[Dataset items]
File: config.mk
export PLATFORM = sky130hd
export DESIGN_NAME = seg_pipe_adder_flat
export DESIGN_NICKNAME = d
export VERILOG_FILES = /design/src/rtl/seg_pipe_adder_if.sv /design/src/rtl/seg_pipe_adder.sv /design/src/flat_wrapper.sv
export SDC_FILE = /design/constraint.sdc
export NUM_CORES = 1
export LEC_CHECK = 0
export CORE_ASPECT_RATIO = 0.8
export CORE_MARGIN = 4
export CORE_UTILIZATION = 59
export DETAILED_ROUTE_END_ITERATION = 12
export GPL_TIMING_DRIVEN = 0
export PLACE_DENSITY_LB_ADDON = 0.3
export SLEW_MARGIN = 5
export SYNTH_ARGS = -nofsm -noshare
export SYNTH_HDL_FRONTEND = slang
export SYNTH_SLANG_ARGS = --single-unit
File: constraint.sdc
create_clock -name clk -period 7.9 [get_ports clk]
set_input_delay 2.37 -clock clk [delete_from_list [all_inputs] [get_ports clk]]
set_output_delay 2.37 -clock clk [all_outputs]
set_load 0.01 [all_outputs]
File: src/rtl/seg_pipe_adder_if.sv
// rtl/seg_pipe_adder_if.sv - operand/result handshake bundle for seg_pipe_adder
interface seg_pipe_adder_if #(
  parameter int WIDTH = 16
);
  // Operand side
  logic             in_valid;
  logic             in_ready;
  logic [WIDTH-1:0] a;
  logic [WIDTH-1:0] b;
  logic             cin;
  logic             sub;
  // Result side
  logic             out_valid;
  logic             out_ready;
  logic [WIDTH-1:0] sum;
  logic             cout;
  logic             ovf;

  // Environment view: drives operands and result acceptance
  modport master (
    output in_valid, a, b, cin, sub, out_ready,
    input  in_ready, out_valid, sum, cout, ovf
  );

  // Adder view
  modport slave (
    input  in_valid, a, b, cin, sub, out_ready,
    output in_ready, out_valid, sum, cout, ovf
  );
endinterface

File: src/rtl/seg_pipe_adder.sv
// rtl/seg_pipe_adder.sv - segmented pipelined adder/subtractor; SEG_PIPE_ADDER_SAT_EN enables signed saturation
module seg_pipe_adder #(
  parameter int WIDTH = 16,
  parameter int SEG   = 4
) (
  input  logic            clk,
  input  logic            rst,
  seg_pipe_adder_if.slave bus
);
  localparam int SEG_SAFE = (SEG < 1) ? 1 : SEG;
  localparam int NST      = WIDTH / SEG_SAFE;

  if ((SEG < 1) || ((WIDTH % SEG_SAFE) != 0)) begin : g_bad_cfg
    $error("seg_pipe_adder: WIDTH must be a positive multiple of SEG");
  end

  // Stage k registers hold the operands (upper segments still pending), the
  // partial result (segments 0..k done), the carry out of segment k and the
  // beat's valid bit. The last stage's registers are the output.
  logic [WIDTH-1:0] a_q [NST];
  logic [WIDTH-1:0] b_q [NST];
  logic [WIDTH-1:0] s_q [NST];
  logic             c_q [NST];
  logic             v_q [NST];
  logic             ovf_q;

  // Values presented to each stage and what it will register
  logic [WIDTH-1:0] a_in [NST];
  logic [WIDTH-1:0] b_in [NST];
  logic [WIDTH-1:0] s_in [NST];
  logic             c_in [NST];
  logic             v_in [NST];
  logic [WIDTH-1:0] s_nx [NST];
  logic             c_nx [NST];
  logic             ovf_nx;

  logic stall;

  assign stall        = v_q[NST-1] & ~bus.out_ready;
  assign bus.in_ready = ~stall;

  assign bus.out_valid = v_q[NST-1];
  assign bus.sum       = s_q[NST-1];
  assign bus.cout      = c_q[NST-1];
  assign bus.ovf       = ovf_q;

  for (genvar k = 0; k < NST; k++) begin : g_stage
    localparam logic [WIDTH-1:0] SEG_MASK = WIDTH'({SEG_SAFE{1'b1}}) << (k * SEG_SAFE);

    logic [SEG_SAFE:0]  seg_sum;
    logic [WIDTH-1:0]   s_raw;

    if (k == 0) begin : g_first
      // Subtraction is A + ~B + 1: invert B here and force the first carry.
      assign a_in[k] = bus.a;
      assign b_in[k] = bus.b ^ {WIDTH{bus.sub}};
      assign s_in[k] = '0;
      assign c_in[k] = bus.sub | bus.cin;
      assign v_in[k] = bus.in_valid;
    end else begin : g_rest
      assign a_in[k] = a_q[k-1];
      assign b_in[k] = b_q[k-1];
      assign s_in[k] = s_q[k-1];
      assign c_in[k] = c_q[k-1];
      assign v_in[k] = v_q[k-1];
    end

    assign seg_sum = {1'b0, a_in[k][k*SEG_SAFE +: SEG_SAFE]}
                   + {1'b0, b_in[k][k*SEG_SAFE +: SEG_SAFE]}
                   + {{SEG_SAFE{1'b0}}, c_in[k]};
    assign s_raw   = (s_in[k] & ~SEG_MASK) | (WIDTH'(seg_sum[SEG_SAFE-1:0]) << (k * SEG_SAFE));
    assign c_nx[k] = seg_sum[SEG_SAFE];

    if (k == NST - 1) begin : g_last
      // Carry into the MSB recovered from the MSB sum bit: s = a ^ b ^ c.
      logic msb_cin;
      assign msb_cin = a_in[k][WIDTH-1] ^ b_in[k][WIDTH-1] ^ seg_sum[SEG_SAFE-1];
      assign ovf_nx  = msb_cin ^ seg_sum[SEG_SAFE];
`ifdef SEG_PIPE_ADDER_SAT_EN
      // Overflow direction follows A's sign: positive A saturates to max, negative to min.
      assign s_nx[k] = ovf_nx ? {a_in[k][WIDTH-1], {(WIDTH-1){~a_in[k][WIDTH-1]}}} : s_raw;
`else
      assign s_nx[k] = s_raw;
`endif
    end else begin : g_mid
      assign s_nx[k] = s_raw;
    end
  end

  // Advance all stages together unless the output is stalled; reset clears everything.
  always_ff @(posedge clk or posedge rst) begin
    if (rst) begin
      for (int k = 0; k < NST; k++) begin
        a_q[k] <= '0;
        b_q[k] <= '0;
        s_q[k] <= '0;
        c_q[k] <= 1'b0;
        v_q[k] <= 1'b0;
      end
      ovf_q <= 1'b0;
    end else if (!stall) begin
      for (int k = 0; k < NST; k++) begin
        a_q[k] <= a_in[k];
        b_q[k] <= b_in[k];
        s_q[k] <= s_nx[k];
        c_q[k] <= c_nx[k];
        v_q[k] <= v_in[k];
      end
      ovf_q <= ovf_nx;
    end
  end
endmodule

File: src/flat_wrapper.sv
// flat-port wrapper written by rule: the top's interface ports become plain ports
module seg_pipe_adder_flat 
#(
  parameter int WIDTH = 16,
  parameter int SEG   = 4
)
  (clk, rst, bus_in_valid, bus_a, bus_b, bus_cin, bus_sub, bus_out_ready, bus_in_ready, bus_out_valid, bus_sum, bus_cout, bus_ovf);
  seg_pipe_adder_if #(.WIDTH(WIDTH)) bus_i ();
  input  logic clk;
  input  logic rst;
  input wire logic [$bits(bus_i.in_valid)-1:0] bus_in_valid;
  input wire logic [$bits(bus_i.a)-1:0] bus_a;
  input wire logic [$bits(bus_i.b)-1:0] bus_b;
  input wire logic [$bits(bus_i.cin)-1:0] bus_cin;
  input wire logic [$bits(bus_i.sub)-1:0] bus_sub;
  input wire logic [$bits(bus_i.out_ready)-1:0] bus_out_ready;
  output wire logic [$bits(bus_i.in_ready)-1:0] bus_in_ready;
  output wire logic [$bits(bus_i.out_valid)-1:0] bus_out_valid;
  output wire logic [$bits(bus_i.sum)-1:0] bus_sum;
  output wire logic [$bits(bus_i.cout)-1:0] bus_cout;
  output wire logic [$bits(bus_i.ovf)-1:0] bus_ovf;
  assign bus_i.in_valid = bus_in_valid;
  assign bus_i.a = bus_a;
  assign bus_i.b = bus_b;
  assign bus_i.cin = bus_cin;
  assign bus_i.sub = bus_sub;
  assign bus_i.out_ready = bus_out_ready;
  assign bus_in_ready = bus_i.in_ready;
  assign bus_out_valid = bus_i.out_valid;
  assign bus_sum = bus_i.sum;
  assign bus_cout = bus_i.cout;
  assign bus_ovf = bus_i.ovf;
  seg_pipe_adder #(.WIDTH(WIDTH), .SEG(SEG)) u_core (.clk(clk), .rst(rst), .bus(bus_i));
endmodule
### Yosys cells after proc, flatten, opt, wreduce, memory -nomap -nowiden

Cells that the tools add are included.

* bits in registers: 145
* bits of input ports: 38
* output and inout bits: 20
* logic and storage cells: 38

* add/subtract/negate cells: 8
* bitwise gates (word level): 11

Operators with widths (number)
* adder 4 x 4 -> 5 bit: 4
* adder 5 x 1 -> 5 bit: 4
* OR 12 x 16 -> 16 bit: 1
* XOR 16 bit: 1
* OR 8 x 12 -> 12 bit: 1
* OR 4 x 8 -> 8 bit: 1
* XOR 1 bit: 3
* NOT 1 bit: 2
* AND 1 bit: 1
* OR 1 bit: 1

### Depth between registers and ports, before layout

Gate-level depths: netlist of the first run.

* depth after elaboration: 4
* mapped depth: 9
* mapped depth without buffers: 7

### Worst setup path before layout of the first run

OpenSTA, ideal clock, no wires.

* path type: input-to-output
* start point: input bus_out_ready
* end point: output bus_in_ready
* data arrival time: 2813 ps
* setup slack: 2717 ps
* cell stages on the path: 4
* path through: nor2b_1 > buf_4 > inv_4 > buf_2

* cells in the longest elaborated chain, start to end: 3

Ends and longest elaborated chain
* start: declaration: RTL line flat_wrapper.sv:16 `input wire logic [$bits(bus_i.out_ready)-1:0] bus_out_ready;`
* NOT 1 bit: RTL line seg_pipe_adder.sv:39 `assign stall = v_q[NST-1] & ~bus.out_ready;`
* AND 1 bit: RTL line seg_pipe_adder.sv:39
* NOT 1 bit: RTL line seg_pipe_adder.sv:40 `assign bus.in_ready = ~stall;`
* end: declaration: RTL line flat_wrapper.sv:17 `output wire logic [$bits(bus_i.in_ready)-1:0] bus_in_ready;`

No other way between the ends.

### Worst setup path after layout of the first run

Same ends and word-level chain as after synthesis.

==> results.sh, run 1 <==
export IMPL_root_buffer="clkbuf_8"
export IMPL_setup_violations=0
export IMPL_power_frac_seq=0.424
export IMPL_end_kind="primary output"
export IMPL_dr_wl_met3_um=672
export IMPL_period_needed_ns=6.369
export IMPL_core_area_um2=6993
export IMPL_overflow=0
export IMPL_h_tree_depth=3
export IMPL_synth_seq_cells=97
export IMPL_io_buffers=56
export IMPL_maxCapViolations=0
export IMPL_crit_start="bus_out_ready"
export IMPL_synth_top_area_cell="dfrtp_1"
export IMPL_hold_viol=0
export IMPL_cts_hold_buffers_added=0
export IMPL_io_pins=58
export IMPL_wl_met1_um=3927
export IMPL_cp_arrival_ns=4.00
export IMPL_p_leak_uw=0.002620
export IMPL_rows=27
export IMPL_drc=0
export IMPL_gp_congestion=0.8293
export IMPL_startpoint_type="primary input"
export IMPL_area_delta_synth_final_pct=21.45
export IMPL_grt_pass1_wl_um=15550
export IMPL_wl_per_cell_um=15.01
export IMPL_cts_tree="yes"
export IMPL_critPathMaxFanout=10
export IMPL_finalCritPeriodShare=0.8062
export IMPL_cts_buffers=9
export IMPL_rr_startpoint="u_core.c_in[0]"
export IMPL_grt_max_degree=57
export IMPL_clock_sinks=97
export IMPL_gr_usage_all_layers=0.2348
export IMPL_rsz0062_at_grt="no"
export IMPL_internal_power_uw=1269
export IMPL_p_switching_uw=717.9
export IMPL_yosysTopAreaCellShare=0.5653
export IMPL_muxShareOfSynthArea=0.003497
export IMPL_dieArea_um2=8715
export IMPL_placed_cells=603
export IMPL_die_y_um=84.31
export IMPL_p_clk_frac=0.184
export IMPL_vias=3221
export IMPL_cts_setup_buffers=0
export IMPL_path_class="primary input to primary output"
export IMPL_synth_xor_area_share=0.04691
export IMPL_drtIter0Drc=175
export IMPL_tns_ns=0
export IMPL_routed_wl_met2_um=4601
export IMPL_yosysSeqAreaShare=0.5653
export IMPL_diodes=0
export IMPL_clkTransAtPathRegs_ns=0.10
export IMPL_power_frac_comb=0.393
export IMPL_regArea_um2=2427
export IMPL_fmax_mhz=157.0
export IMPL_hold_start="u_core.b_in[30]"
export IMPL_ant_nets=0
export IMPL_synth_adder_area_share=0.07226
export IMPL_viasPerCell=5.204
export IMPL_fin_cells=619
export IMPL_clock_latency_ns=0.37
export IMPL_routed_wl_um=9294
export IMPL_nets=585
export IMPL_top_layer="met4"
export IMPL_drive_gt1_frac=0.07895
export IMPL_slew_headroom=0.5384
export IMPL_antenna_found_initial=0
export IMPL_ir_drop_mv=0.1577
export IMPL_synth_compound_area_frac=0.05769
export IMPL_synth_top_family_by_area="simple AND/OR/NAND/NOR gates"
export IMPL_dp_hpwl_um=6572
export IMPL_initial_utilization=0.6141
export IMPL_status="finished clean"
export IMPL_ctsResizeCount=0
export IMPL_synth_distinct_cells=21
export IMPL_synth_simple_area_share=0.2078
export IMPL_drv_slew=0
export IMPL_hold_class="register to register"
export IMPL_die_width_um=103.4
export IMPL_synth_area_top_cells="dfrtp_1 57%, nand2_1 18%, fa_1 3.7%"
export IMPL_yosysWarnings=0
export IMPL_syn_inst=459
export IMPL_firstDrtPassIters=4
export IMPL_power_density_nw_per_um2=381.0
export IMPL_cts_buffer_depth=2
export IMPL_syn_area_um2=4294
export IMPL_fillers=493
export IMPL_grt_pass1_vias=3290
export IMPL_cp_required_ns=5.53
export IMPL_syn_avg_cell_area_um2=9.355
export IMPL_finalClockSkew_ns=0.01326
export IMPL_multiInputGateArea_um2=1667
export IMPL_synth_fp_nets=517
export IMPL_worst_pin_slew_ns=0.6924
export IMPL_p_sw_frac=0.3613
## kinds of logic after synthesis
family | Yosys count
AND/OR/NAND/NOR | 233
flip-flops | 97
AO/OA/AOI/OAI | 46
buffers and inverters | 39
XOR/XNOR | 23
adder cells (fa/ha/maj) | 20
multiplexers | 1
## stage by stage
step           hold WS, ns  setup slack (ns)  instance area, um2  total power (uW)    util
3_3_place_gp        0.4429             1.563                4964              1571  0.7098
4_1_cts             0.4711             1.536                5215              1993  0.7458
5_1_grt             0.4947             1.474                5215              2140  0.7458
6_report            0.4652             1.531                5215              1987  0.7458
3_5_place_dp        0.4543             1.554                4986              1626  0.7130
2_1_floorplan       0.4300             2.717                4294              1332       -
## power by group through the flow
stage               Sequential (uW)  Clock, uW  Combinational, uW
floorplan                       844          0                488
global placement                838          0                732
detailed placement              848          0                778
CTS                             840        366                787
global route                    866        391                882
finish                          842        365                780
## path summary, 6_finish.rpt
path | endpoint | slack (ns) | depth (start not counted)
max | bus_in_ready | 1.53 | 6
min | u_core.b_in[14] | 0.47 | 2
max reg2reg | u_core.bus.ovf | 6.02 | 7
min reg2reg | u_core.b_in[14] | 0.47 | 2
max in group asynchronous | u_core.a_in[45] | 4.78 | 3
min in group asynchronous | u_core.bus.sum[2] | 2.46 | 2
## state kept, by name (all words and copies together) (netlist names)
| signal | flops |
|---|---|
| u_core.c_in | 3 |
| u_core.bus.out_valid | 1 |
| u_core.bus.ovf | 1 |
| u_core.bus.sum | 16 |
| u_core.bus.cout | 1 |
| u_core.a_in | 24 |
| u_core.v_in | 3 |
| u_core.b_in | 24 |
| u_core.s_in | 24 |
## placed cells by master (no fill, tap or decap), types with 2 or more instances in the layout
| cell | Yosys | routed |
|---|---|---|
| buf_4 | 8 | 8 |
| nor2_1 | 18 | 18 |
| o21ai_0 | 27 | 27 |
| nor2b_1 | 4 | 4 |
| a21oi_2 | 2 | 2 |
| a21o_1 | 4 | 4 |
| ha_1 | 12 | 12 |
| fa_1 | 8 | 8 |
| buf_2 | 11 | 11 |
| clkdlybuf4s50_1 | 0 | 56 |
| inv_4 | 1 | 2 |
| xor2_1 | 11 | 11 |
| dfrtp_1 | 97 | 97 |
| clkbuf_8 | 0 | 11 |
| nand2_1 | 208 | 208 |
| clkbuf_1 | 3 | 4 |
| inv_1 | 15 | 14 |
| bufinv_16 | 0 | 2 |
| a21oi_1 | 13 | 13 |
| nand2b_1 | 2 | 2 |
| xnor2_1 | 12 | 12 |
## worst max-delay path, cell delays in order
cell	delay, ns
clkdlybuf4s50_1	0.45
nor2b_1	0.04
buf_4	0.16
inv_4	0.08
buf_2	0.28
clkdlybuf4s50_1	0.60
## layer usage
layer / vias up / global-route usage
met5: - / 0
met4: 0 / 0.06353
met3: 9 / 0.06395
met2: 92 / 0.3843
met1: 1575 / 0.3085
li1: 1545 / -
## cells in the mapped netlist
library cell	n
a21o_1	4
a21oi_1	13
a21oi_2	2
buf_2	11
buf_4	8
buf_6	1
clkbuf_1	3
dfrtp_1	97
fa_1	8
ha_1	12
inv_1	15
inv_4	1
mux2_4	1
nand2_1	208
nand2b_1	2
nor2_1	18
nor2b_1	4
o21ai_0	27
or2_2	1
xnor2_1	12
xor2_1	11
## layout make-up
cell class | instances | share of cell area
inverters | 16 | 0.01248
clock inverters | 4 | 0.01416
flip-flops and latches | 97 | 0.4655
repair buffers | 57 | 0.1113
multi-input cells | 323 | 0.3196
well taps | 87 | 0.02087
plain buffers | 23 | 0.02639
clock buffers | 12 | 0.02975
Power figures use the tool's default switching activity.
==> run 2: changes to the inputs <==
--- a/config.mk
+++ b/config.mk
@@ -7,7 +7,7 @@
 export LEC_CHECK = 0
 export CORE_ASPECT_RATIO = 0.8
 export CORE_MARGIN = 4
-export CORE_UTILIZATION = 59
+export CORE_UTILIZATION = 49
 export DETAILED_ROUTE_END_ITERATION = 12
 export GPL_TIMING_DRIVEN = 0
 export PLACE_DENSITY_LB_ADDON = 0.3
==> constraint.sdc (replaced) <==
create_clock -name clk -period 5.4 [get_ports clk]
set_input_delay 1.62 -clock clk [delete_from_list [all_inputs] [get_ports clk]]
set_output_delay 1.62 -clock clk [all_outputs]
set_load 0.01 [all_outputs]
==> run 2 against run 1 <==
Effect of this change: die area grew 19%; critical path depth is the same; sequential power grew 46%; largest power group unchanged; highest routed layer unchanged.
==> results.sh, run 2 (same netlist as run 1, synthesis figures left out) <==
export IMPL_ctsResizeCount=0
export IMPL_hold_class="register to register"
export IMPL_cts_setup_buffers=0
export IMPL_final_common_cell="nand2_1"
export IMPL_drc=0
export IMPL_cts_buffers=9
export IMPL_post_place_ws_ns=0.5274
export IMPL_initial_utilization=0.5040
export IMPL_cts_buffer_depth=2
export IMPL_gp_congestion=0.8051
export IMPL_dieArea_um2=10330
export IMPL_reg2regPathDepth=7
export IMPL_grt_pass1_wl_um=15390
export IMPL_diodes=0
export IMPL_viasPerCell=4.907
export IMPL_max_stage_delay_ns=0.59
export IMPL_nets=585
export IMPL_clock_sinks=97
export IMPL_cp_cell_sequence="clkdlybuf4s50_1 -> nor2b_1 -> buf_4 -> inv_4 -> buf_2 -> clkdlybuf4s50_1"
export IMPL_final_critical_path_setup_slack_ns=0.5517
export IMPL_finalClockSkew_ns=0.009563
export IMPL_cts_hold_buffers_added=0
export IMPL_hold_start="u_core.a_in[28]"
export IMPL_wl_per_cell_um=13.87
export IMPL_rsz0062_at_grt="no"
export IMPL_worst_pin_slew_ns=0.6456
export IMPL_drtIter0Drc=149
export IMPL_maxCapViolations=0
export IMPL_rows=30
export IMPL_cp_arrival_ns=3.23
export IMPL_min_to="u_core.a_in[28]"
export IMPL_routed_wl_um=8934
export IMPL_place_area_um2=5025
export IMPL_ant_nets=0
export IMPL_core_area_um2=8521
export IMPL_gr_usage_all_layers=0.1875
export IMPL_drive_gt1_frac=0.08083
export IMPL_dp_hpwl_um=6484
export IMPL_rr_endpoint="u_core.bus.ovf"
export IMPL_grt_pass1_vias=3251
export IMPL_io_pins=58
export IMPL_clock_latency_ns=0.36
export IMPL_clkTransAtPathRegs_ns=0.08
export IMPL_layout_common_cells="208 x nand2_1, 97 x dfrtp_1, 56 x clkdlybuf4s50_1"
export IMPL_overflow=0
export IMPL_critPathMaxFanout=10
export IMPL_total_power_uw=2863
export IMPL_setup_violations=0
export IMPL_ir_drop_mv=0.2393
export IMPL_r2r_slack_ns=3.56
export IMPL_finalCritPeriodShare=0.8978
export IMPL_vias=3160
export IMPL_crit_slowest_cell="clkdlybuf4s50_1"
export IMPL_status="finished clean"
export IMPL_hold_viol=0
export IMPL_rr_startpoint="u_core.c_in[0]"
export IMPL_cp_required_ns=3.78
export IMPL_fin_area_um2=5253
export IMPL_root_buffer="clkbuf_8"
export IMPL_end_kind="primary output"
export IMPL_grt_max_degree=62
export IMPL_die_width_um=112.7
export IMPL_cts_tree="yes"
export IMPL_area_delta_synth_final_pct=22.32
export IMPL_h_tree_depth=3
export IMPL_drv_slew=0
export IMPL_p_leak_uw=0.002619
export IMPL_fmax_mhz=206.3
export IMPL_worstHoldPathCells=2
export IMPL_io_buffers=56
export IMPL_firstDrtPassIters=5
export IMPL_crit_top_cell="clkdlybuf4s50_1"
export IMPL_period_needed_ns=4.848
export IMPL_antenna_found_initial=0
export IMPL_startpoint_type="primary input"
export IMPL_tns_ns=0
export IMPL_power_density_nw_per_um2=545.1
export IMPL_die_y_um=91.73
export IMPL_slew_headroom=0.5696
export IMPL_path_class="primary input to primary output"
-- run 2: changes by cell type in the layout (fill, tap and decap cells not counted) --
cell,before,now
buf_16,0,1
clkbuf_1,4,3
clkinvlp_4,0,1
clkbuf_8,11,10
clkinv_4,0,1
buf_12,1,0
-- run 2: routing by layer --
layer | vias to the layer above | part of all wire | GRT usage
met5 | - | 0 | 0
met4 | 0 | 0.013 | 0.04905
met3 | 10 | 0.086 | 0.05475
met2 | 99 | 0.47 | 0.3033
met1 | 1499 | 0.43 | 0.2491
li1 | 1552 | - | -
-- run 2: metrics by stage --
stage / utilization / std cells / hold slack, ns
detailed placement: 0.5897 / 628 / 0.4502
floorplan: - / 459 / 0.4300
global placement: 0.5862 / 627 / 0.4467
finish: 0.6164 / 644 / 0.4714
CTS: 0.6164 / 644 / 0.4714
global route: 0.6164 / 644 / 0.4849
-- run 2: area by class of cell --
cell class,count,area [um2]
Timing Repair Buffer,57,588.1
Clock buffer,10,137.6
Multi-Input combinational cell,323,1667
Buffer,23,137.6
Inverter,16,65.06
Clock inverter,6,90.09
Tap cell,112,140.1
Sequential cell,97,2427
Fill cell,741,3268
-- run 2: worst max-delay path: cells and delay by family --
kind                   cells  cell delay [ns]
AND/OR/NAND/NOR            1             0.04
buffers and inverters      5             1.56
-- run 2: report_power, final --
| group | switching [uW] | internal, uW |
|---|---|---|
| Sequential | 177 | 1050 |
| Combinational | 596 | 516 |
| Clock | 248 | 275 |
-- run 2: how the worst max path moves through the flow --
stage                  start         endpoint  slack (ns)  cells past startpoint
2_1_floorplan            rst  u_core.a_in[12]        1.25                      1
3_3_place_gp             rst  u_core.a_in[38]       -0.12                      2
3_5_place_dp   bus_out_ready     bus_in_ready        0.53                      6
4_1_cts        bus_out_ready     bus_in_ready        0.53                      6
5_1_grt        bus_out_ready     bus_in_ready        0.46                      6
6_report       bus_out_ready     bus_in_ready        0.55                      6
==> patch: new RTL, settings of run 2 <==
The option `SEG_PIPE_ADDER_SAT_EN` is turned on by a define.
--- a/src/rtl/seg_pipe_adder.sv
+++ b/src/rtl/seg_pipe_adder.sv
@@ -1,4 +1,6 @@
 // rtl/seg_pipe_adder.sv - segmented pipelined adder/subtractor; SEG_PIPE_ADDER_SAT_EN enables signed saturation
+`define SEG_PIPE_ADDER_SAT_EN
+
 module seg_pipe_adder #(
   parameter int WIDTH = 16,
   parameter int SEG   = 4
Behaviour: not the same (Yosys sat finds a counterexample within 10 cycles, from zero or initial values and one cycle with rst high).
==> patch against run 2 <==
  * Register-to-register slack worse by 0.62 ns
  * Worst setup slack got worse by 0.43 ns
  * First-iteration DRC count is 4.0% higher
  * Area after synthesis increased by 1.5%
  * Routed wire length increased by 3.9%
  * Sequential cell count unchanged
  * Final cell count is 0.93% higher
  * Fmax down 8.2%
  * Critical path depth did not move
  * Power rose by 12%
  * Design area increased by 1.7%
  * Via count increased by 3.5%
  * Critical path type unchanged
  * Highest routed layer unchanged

- _YOUR TASK_:
In the entries above, find the line holding "u_core.bus.sum | 16 |" and the line holding "a21o_1 | 4 | 4 |", then retype exactly those two lines and every line between them, and nothing else.

- _OUTPUT_:
| u_core.bus.sum | 16 |
| u_core.bus.cout | 1 |
| u_core.a_in | 24 |
| u_core.v_in | 3 |
| u_core.b_in | 24 |
| u_core.s_in | 24 |
## placed cells by master (no fill, tap or decap), types with 2 or more instances in the layout
| cell | Yosys | routed |
|---|---|---|
| buf_4 | 8 | 8 |
| nor2_1 | 18 | 18 |
| o21ai_0 | 27 | 27 |
| nor2b_1 | 4 | 4 |
| a21oi_2 | 2 | 2 |
| a21o_1 | 4 | 4 |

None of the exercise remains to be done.